▶ [RECORD EXTRACTS]:
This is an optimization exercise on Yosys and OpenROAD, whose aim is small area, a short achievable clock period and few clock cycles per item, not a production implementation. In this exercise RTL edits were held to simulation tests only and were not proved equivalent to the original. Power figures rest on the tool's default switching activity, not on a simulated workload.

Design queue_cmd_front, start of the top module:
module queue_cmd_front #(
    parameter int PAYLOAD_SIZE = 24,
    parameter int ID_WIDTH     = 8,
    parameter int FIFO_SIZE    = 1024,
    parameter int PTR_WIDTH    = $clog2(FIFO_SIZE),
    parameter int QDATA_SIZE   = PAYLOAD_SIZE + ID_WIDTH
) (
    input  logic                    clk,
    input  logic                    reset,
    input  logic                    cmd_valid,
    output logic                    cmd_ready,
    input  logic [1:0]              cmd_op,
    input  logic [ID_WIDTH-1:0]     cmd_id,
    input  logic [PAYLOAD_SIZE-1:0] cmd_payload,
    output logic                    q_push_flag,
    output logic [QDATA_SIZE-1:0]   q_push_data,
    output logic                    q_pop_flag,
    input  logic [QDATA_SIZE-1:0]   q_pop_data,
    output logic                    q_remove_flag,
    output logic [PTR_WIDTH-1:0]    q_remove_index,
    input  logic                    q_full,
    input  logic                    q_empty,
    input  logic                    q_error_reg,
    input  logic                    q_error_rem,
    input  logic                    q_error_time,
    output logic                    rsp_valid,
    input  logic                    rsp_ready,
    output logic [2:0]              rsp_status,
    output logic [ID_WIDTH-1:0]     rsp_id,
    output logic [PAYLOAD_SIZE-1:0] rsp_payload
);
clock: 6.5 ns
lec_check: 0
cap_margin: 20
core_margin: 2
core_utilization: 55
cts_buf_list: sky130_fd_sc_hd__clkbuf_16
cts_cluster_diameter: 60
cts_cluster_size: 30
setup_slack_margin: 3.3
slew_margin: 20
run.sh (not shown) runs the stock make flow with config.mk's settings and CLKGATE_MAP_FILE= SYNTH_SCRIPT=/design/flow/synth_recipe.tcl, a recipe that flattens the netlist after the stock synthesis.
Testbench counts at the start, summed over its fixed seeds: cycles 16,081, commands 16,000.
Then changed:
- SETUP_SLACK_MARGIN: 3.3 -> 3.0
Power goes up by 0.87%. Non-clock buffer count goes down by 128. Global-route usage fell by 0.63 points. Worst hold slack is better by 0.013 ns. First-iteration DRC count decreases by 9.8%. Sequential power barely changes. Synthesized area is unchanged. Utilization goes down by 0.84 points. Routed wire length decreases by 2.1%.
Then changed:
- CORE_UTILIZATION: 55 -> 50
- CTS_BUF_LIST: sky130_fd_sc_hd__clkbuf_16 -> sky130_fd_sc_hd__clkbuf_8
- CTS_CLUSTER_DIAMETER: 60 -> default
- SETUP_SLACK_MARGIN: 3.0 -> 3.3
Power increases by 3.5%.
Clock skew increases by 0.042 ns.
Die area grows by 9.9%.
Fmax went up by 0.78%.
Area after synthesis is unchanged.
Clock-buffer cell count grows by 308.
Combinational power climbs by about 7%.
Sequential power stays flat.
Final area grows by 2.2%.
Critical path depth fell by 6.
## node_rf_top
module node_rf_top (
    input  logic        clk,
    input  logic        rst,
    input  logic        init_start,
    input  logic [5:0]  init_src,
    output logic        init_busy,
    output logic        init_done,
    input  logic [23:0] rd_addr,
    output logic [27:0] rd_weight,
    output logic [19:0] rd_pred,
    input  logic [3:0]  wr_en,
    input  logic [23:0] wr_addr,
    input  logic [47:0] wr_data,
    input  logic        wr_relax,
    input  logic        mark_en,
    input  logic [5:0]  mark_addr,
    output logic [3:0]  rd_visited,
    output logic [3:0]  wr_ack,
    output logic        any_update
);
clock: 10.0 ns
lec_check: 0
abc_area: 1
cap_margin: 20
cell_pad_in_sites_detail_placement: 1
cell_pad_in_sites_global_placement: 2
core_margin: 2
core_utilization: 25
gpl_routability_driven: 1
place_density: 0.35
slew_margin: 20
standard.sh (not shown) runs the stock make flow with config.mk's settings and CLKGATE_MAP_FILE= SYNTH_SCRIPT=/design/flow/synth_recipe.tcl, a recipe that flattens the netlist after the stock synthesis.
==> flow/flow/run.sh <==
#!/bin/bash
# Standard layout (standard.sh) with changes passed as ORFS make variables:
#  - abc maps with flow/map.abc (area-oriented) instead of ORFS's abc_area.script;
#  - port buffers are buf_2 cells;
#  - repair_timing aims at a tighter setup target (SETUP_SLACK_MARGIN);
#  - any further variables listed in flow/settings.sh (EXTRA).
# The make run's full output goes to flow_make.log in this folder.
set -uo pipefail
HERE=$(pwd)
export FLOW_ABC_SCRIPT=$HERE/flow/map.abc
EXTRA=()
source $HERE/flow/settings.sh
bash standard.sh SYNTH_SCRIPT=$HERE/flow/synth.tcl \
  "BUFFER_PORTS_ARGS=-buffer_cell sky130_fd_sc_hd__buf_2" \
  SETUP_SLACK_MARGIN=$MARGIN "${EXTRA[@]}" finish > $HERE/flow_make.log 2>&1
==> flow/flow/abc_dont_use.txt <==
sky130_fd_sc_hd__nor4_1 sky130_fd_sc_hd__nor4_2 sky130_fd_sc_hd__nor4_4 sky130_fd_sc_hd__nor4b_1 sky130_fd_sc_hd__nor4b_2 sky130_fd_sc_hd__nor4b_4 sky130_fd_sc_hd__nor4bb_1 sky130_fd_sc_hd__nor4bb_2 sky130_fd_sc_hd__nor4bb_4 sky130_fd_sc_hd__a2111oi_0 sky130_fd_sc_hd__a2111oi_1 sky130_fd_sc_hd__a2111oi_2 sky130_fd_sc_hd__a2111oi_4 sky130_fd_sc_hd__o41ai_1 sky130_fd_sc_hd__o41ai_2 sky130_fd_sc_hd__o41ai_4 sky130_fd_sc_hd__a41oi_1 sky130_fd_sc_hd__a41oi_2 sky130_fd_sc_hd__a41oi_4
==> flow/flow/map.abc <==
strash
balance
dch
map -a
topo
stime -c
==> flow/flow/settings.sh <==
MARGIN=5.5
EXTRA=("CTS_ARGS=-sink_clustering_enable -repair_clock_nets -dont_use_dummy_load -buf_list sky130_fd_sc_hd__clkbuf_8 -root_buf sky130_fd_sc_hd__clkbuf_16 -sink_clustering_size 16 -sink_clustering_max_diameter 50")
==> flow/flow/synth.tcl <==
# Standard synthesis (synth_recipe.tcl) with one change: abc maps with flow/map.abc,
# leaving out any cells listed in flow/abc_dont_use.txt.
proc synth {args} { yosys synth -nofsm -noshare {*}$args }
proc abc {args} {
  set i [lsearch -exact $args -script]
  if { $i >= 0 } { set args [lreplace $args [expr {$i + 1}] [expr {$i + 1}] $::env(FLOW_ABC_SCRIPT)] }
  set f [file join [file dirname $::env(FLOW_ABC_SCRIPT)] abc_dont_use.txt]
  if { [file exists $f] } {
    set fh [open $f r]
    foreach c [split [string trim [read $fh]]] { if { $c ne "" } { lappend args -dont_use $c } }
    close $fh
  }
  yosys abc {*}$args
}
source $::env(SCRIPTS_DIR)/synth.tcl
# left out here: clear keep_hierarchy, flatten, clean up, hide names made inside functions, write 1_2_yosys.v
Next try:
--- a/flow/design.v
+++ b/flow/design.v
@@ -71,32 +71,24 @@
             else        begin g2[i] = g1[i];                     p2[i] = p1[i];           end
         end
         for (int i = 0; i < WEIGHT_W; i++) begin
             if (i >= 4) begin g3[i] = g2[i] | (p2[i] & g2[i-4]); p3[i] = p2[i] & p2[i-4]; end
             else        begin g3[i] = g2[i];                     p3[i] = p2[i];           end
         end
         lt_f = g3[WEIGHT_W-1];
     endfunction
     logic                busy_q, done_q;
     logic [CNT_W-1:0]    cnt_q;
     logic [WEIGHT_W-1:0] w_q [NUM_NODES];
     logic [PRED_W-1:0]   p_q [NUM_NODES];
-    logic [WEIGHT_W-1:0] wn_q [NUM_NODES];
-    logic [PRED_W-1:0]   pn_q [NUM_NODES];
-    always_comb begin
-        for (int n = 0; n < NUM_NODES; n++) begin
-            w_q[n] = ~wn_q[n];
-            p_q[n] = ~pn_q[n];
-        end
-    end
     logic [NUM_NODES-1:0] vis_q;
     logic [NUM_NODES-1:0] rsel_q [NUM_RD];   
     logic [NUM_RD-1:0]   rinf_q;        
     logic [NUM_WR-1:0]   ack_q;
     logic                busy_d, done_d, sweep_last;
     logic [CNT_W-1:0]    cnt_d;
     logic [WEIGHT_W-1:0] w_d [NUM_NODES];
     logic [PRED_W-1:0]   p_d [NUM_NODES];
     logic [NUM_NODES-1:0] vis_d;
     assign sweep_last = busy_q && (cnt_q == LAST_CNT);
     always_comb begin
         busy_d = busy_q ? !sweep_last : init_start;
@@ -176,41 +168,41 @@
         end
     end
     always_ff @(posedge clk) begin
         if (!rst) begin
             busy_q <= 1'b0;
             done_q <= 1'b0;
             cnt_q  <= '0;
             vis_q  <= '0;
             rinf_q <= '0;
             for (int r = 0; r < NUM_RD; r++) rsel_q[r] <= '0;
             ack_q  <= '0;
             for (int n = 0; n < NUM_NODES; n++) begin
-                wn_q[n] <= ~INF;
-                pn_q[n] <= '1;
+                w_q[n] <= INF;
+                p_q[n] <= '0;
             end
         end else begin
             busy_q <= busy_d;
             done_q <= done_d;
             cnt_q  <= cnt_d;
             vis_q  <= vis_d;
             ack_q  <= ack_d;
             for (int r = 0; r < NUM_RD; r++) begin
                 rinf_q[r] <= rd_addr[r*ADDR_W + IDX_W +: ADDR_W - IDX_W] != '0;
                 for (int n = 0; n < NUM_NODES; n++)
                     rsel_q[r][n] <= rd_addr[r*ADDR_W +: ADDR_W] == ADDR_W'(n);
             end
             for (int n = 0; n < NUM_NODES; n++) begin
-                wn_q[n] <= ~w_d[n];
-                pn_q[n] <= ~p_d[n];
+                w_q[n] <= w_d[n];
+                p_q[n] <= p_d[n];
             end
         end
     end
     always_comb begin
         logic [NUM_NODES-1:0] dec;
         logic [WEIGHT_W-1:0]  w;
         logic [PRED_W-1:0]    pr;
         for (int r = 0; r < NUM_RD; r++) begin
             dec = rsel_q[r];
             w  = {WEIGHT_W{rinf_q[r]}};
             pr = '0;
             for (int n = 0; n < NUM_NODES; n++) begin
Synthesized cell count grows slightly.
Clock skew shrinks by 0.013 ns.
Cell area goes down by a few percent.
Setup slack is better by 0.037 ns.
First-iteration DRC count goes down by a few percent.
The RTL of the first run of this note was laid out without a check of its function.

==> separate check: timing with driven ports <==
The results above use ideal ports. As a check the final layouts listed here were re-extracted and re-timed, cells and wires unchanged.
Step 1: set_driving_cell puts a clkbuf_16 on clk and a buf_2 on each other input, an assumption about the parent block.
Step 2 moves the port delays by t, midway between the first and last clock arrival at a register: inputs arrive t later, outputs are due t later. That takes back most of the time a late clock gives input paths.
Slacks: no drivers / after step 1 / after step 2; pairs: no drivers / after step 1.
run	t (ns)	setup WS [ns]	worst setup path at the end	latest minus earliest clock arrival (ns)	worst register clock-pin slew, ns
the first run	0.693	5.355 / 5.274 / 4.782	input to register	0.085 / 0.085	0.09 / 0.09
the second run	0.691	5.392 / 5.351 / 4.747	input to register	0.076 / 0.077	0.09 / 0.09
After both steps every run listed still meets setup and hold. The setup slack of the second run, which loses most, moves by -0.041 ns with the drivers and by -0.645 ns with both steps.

▶ [REQUIRED WORK]: Reply with one number, the count of lines in the entries that hold the string "maps".

▶ [SOLVED PROBLEM]: 2